Preachin’ to the Choir

apollo with lyre

Digression

Three months into this blog, I’ve reached a strange crossroads. Looking back over the topics I cover, I see posts about teaching, religion, conspiracy theories, werewolves, and child rearing, among others. It’s a dizzying array of topics that I’m sure confuses my readers and makes it difficult to “build an audience” for my blog. In all honesty, this has bothered me too much, I think. The great blogger Bryan Daniels has inspired me to not care about numbers so much in this post on his blog, Chief of the Least.

Liberation! Wasn’t that easy?

Anyhow, as it turns out, the posts I like best are the ones that blur the distinctions between my topics. My recent post, “The Werewolf Priesthood,” is a good example of what I’m talking about. It’s about werewolves, yes. But it is also about faith. And teaching. And parenting. Is my confusion clear? Where are the lines at which one topic begins and the others end?

So this is how I will approach this blog for the time being. Numbers be darned.

Psst. But seriously, one or two shares or likes on Facebook or Google+ makes a huge difference to my fragile, pathetic self-esteem! 🙂

Oh, Original Sin. You fascinate me.

End Digression

This post will hopefully be focused on and applicable to a specific audience, to be consumed and distributed as they see fit. I do hope, however, that the broader intersections are apparent as well, because they are important to me.

 

English: the first of the Epistles to the Colo...

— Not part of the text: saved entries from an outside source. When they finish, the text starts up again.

$ cat src/rtl/tlul_tempsensor_host_if.sv
// TL-UL link types and the host-side port bundle for the temperature-sensor host.
// The package carries the packed A/D channel structs and opcode constants.
// The interface groups both directions; master drives A + d_ready, slave drives D + a_ready.
package tlul_tempsensor_host_pkg;

  localparam logic [2:0] OP_PUT_FULL  = 3'd0;
  localparam logic [2:0] OP_GET       = 3'd4;
  localparam logic [2:0] OP_ACK       = 3'd0;
  localparam logic [2:0] OP_ACK_DATA  = 3'd1;
  localparam logic [15:0] A_USER_DEFAULT = 16'h0;

  typedef struct packed {
    logic        a_valid;
    logic [2:0]  a_opcode;
    logic [2:0]  a_param;
    logic [1:0]  a_size;
    logic [7:0]  a_source;
    logic [31:0] a_address;
    logic [3:0]  a_mask;
    logic [31:0] a_data;
    logic [15:0] a_user;
    logic        d_ready;
  } tl_h2d_t;

  typedef struct packed {
    logic        d_valid;
    logic [2:0]  d_opcode;
    logic [2:0]  d_param;
    logic [1:0]  d_size;
    logic [7:0]  d_source;
    logic        d_sink;
    logic [31:0] d_data;
    logic [15:0] d_user;
    logic        d_error;
    logic        a_ready;
  } tl_d2h_t;

endpackage

interface tlul_tempsensor_host_if;
  import tlul_tempsensor_host_pkg::*;

  tl_h2d_t tl_o;
  tl_d2h_t tl_i;

  modport master (output tl_o, input tl_i);
  modport slave  (input tl_o, output tl_i);
endinterface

English: the first of the Epistles to the Colossians (Photo credit: Wikipedia)

 

Sometimes, listening to the sermon in church pays off. I recently heard a sermon about the Epistle to the Colossians that opened my eyes to something I’d never known. Verses 15-20 of chapter 1 are apparently lyrics to a popular hymn in the proto-Christian era.

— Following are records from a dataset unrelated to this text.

File: src/rtl/axi_stream_scoreboard.sv
// axi_stream_scoreboard
// Passive AXI4-Stream scoreboard. Expected beats are buffered in a DEPTH-entry
// FIFO and each actual beat is compared in order against the oldest one.
// Ports:
//   i_aclk            clock
//   i_areset          synchronous reset, active-high (priority over i_clear)
//   i_clear           synchronous clear of FIFO, counters and flags
//   i_exp_*           observed expected stream (tvalid/tready/tdata/tkeep/tlast/tid/tdest)
//   i_act_*           observed actual stream (same fields)
//   o_match_cnt       beats compared equal (saturating)
//   o_err_cnt         beats compared unequal (saturating)
//   o_err_pulse       one-cycle pulse per mismatching beat
//   o_first_err_idx   actual-beat index of the first mismatch
//   o_level           expected beats currently buffered
//   o_overflow        sticky: expected beat dropped on a full FIFO
//   o_underrun        sticky: actual beat with no expected beat available
module axi_stream_scoreboard #(
    parameter int unsigned WIDTH_DATA   = 64,
    parameter int unsigned WIDTH_DS     = WIDTH_DATA / 8,
    parameter int unsigned WIDTH_TID    = 8,
    parameter int unsigned WIDTH_TDEST  = 3,
    parameter int unsigned DEPTH        = 16,
    parameter bit          CMP_SIDEBAND = 1'b1
) (
    input  logic                    i_aclk,
    input  logic                    i_areset,
    input  logic                    i_clear,
    input  logic                    i_exp_tvalid,
    input  logic                    i_exp_tready,
    input  logic [WIDTH_DATA-1:0]   i_exp_tdata,
    input  logic [WIDTH_DS-1:0]     i_exp_tkeep,
    input  logic                    i_exp_tlast,
    input  logic [WIDTH_TID-1:0]    i_exp_tid,
    input  logic [WIDTH_TDEST-1:0]  i_exp_tdest,
    input  logic                    i_act_tvalid,
    input  logic                    i_act_tready,
    input  logic [WIDTH_DATA-1:0]   i_act_tdata,
    input  logic [WIDTH_DS-1:0]     i_act_tkeep,
    input  logic                    i_act_tlast,
    input  logic [WIDTH_TID-1:0]    i_act_tid,
    input  logic [WIDTH_TDEST-1:0]  i_act_tdest,
    output logic [31:0]             o_match_cnt,
    output logic [31:0]             o_err_cnt,
    output logic                    o_err_pulse,
    output logic [31:0]             o_first_err_idx,
    output logic [$clog2(DEPTH):0]  o_level,
    output logic                    o_overflow,
    output logic                    o_underrun
);

    localparam int unsigned PW     = $clog2(DEPTH);
    localparam int unsigned LW     = PW + 1;
    localparam int unsigned BW     = WIDTH_DATA + WIDTH_DS + 1 + WIDTH_TID + WIDTH_TDEST;
    localparam int unsigned O_KEEP = WIDTH_DATA;
    localparam int unsigned O_LAST = O_KEEP + WIDTH_DS;
    localparam int unsigned O_TID  = O_LAST + 1;
    localparam int unsigned O_DEST = O_TID + WIDTH_TID;

    logic [BW-1:0]          r_mem [DEPTH];
    logic [PW-1:0]          r_wr_ptr;
    logic [PW-1:0]          r_rd_ptr;
    logic [LW-1:0]          r_level;
    logic [31:0]            r_match_cnt;
    logic [31:0]            r_err_cnt;
    logic                   r_err_pulse;
    logic [31:0]            r_first_err_idx;
    logic [31:0]            r_beat_idx;
    logic                   r_overflow;
    logic                   r_underrun;

    logic                   w_push;
    logic                   w_pop;
    logic                   w_empty;
    logic                   w_full;
    logic                   w_do_write;
    logic                   w_do_read;
    logic                   w_drop;
    logic                   w_no_exp;
    logic [BW-1:0]          w_exp_beat;
    logic [BW-1:0]          w_head;
    logic [WIDTH_DATA-1:0]  w_head_data;
    logic [WIDTH_DS-1:0]    w_head_keep;
    logic                   w_head_last;
    logic [WIDTH_TID-1:0]   w_head_tid;
    logic [WIDTH_TDEST-1:0] w_head_tdest;
    logic                   w_data_diff;
    logic                   w_side_diff;
    logic                   w_mismatch;
    logic                   w_err;
    logic                   w_match;

    // Handshakes and FIFO status
    assign w_push  = i_exp_tvalid & i_exp_tready;
    assign w_pop   = i_act_tvalid & i_act_tready;
    assign w_empty = (r_level == '0);
    assign w_full  = (r_level == LW'(DEPTH));

    // Empty FIFO with push+pop bypasses storage; a full FIFO accepts a push only alongside a pop
    assign w_do_write = w_push & ~(w_empty & w_pop) & (~w_full | w_pop);
    assign w_do_read  = w_pop & ~w_empty;
    assign w_drop     = w_push & w_full & ~w_pop;
    assign w_no_exp   = w_pop & w_empty & ~w_push;

    assign w_exp_beat = {i_exp_tdest, i_exp_tid, i_exp_tlast, i_exp_tkeep, i_exp_tdata};
    assign w_head     = w_empty ? w_exp_beat : r_mem[r_rd_ptr];

    assign w_head_data  = w_head[WIDTH_DATA-1:0];
    assign w_head_keep  = w_head[O_KEEP +: WIDTH_DS];
    assign w_head_last  = w_head[O_LAST];
    assign w_head_tid   = w_head[O_TID +: WIDTH_TID];
    assign w_head_tdest = w_head[O_DEST +: WIDTH_TDEST];

    // Keep mismatch, or any kept byte differing
    always_comb begin
        w_data_diff = (w_head_keep != i_act_tkeep);
        for (int i = 0; i < int'(WIDTH_DS); i++) begin
            if (w_head_keep[i] && (w_head_data[8*i +: 8] != i_act_tdata[8*i +: 8])) begin
                w_data_diff = 1'b1;
            end
        end
    end

    assign w_side_diff = (w_head_last != i_act_tlast) ||
                         (w_head_tid != i_act_tid) ||
                         (w_head_tdest != i_act_tdest);

    assign w_mismatch = w_data_diff | (CMP_SIDEBAND ? w_side_diff : 1'b0);
    assign w_err      = w_pop & (w_no_exp | w_mismatch);
    assign w_match    = w_pop & ~w_no_exp & ~w_mismatch;

    // Expected-beat storage; pointers alone define validity so no reset needed
    always_ff @(posedge i_aclk) begin
        if (w_do_write) begin
            r_mem[r_wr_ptr] <= w_exp_beat;
        end
    end

    // FIFO pointers, counters and flags
    always_ff @(posedge i_aclk) begin
        if (i_areset || i_clear) begin
            r_wr_ptr        <= '0;
            r_rd_ptr        <= '0;
            r_level         <= '0;
            r_match_cnt     <= '0;
            r_err_cnt       <= '0;
            r_err_pulse     <= 1'b0;
            r_first_err_idx <= '0;
            r_beat_idx      <= '0;
            r_overflow      <= 1'b0;
            r_underrun      <= 1'b0;
        end else begin
            r_err_pulse <= w_err;

            if (w_do_write) begin
                r_wr_ptr <= r_wr_ptr + PW'(1);
            end
            if (w_do_read) begin
                r_rd_ptr <= r_rd_ptr + PW'(1);
            end

            case ({w_do_write, w_do_read})
                2'b10:   r_level <= r_level + LW'(1);
                2'b01:   r_level <= r_level - LW'(1);
                default: r_level <= r_level;
            endcase

            if (w_pop) begin
                r_beat_idx <= r_beat_idx + 32'd1;
            end

            if (w_match && (r_match_cnt != 32'hFFFF_FFFF)) begin
                r_match_cnt <= r_match_cnt + 32'd1;
            end

            // Error count is saturating, so zero means no error seen since reset/clear
            if (w_err) begin
                if (r_err_cnt == '0) begin
                    r_first_err_idx <= r_beat_idx;
                end
                if (r_err_cnt != 32'hFFFF_FFFF) begin
                    r_err_cnt <= r_err_cnt + 32'd1;
                end
            end

            if (w_drop) begin
                r_overflow <= 1'b1;
            end
            if (w_no_exp) begin
                r_underrun <= 1'b1;
            end
        end
    end

    assign o_match_cnt     = r_match_cnt;
    assign o_err_cnt       = r_err_cnt;
    assign o_err_pulse     = r_err_pulse;
    assign o_first_err_idx = r_first_err_idx;
    assign o_level         = r_level;
    assign o_overflow      = r_overflow;
    assign o_underrun      = r_underrun;

endmodule

File: config.mk
export PLATFORM = sky130hd
export DESIGN_NAME = axi_stream_scoreboard
export DESIGN_NICKNAME = d
export VERILOG_FILES = /design/src/rtl/axi_stream_scoreboard.sv
export SDC_FILE = /design/constraint.sdc
export NUM_CORES = 1
export LEC_CHECK = 0
export ABC_AREA = 0
export CORE_MARGIN = 2
export CORE_UTILIZATION = 55
export DETAILED_ROUTE_END_ITERATION = 8
export GPL_ROUTABILITY_DRIVEN = 0
export GPL_TIMING_DRIVEN = 0
export PLACE_DENSITY = 0.72
export SYNTH_ARGS = -nofsm -noshare
export SYNTH_HDL_FRONTEND = slang
export SYNTH_SLANG_ARGS = --single-unit
File: constraint.sdc
create_clock -name i_aclk -period 8.25 [get_ports i_aclk]
set_clock_uncertainty 0.2 [all_clocks]
set_input_delay 0.825 -clock i_aclk [delete_from_list [all_inputs] [get_ports i_aclk]]
set_output_delay 0.825 -clock i_aclk [all_outputs]
set_load 0.005 [all_outputs]
==> run_results.csv <==
group,metric,value,unit
run_status,outcome,"finished with violations",
run_status,violations,"max-capacitance violations, max-slew violations",
final_layout,n_fill_cell,7547,
worst_hold_path,hold_class,"register to register",
clocking,htree_num_levels,4,
place,port_buffers,277,
routing,drtIter0Drc,5441,
power,p_leak,22.6,nW
routing,drc,0,
floorplan,start_util,55.4,%
synth,avgSynthCellArea,17.1,sq um
synth,synthAdderAreaFrac,0.298,%
sta,rsz0062_at_grt,"false",
grt,grt_antenna_before_repair,21,
worst_setup_path,crit_buf_inv,4,
synth,synth_top_family_by_area,"multiplexers",
clocking,cts_tree,"done",
final_layout,regArea,43300,sq um
worst_setup_path,arrival,8.02,ns
final_layout,layout-drive-gt1-share,16.5,%
routing,wire_per_inst,32.6,microns
routing,num_vias,37100,
clocking,clkTransAtPathRegs,0.06,ns
final_layout,final_cell_mix,"1344 x edfxtp_1, 326 x mux2i_1, 277 x clkdlybuf4s50_1",
final_layout,final_common_cell,"edfxtp_1",
synth,syn_nets,3772,
final_layout,final_cell_area,72600,sq um
grt,overflow,0,
power,ir_worst_vdd,0.206,mV
worst_setup_path,path_delay_family,"buffers and inverters",
final_layout,nets,4285,
grt,grt_pass1_vias,35500,
worst_hold_path,hold_path.startpoint,"o_first_err_idx[8]",
sta,relSlewSlack,-7.71,%
power,power.total,0.0154,W
synth,synth_compound_area_share,5.19,%
power,p_per_area,211,nW/um^2
synth,async_reset_ff_share,0,%
clocking,root_buffer,"clkbuf_16",
grt,grt_max_degree,24,
worst_setup_path,cp-start-kind,"register",
clocking,clock_sinks,1492,
final_layout,multi_input_area,16800,sq um
sta,fin_crit_sh,91.8,%
worst_setup_path,max_stage_delay,1.20,ns
clocking,ctsLongestPathBuffers,3,
worst_setup_path,crit_type,"register to register",
worst_setup_path,startpoint,"o_level[4]",
sta,timing_hold_violations_final,0,
sta,setup_viol,0,
worst_setup_path,crit_chain,"clkinv_1, nand2_1, clkbuf_1, clkbuf_1, clkbuf_1, a41oi_1, nor4_1, a2bb2oi_2, nand4_4, nor4_4, a21oi_1, a31o_1",
synth,ys_seq_area_share,70.6,%
sta,max_freq,132,MHz
routing,ant_nets,0,
clocking,cts_buffers,149,
synth,netlist_area,61300,sq um
synth,synthCells,3583,
place,dp.final_hpwl,125,mm
floorplan,fp.dieArea,114000,sq um
floorplan,core_area,111000,sq um
sta,tightest_slew,1.62,ns
job,max_cap_violations,2,
clocking,post_cts_buffers,0,
synth,ys_types,90,
sta,finalCriticalPeriod,7.57,ns
floorplan,die_h,338,microns
worst_setup_path,cp.required,8.70,ns
synth,ys_seq_elements,1492,
place,place_area,67900,sq um
worst_setup_path,path_common_cell,"clkbuf_1",
clocking,ctsResizeCount,0,
grt,grtUsageTotal,32.6,%
floorplan,fp-row-count,122,
synth,yosys_warnings,0,
synth,synth_simple_gate_area_share,4.82,%
routing,firstDrtPassIters,9,
synth,synth_edf_count,1344,
final_layout,area_growth,18.4,%
worst_setup_path,r2r_slack,0.68,ns
routing,drt-total-wl,186,mm
worst_setup_path,endpoint_kind,"register",
grt,grt_pass1_wl,260,mm
floorplan,io_pins,279,
sta,drv_slew,20,
synth,synthXorXnorAreaFrac,3.48,%
worst_setup_path,r2r-start,"o_level[4]",
routing,routed_via_density,6.50,
synth,ys.flop_type,"edfxtp_1",
worst_setup_path,critPathMaxFanout,10,
floorplan,die_w,338,microns
synth,muxShareOfSynthArea,13.4,%
worst_setup_path,crit_slowest_cell,"clkbuf_1",
clocking,ctsHoldBuffers,0,
clocking,clkLatencyLatePin,0.77,ns
-- routing by layer --
metal,up-vias,GRT usage (%),part of all wire [%]
met5,-,0,0.068
met4,20,14.4,4.6
met3,466,8.49,12
met2,2433,50.4,46
met1,18900,43.9,37
li1,15300,-,-
-- where the power goes --
group	switching, W	internal (W)	leakage, nW	total [W]
clock	0.00282	0.00374	2.28	0.00655
sequential	0.00000693	0.00825	13.3	0.00826
combinational	0.000344	0.000194	7.06	0.000538
-- worst reg2reg max path, delay by kind of cell (launching register included) --
family	cells	cell delay (ns)
buffers and inverters	4	3.68
AO/OA/AOI/OAI	4	1.02
flip-flops	1	0.36
AND/OR/NAND/NOR	4	2.21
-- cell usage after synthesis (13+ instances only) --
cell | number | share of area (%)
nor4_1 | 22 | 0.22
nand3_1 | 77 | 0.63
a22oi_1 | 42 | 0.51
a22o_1 | 41 | 0.59
or3_1 | 20 | 0.20
buf_2 | 48 | 0.39
and3_1 | 28 | 0.29
nand2_1 | 149 | 0.91
buf_6 | 29 | 0.53
mux2i_1 | 326 | 5.3
a21oi_1 | 66 | 0.54
buf_4 | 29 | 0.35
and2_1 | 13 | 0.13
a221oi_1 | 52 | 0.74
dfxtp_1 | 148 | 4.8
o22ai_1 | 55 | 0.56
xnor2_1 | 141 | 2.0
clkbuf_1 | 55 | 0.34
a31oi_1 | 16 | 0.16
o21ai_1 | 42 | 0.34
nand4_1 | 30 | 0.31
inv_1 | 33 | 0.20
nor2_1 | 159 | 0.97
nor2b_1 | 15 | 0.15
o21ai_0 | 18 | 0.15
mux4_2 | 184 | 6.8
mux2_2 | 67 | 1.2
edfxtp_1 | 1344 | 66
ha_1 | 13 | 0.27
xor2_1 | 103 | 1.5
nor3_1 | 43 | 0.35
-- registers in the layout, summed over array words and instances, names as in the netlist, 4 cells and up, named ones only --
signal,flops
r_mem,1344
o_err_cnt,32
o_first_err_idx,32
o_match_cnt,32
r_beat_idx,32
o_level,5
r_rd_ptr,4
r_wr_ptr,4
-- cells by family after synthesis --
group | count (synthesis)
and+or+nand+nor | 600
DFF | 1492
adders and majority gates | 14
buffers and inverters | 216
AOI/OAI and AO/OA | 437
muxes | 580
xor gates and xnor gates | 244
-- layout make-up --
type | instances | share of cell area, %
Sequential cell | 1492 | 59.6
Multi-Input combinational cell | 1875 | 23.1
Timing Repair Buffer | 362 | 6.34
Clock buffer | 199 | 5.59
Tap cell | 1488 | 2.56
Buffer | 181 | 1.67
Clock inverter | 70 | 0.835
Inverter | 35 | 0.181
Antenna cell | 12 | 0.0413
-- stage by stage --
stage	worst slack [ns]	hold WS, ns	setup TNS, ns	std cells	utilization, %
after floorplan	1.94	0.240	0	3583	-
after global placement	-4.79	0.249	-5620.95	5348	59.6
after detailed placement	1.08	0.249	0	5433	61.4
after CTS	1.05	0.257	0	5702	65.6
after global routing	0.569	0.279	0	5709	65.6
final	0.680	0.253	0	5714	65.6
-- worst paths after layout --
path,endpoint,cells past startpoint
min,o_first_err_idx[8],2
max,o_match_cnt[23],12
max reg2reg,o_match_cnt[23],12
min reg2reg,o_first_err_idx[8],2
Power figures use the tool's default switching activity.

He is the image of the invisible God, the firstborn of all creation. For by him all things were created, in heaven and on earth, visible and invisible, whether thrones or dominions or rulers or authorities—all things were created through him and for him. And he is before all things, and in him all things hold together. And he is the head of the body, the church. He is the beginning, the firstborn from the dead, that in everything he might be preeminent. For in him all the fullness of God was pleased to dwell, and through him to reconcile to himself all things, whether on earth or in heaven, making peace by the blood of his cross.

(Colossians 1:15-20 ESV)

This was a revelation to me.

The Apostle Paul’s subsequent advice column was not simply information given to instruct the intellects of his readers. Instead, it organically erupted out of an engagement with art! Paul seems to know that his readers engage with the world through means that transcend mere rational logic. In fact, I argue that the logic of religion must engage the imagination as much as the brain. It could very well be that because I happen to teach English, I find this element of Colossians more exciting than anyone else does, but, nonetheless, it struck a chord with my inner poet.

The lyrics in this little ditty are certainly pedagogical in nature and they offer an essential vision of orthodox Christian theology. Yet they are innately poetic as well. Phrases like “image of the invisible God,” and “the fullness of God was pleased to dwell” are not literal, but imaginative, and they offer the human reader an entryway into the supernatural, the Divine. Theologically,  they establish a theme in the first line about Jesus springing forth into history, directly from the central God. The theme is repeated (becoming a motif!) by the use of imagery that subsequently centralizes Jesus, making him the center around which the Christian life revolves. Whether one is a believer or not (I imagine many of my readers are not), there is an aesthetically pleasing poetic structure in these words that is admirable.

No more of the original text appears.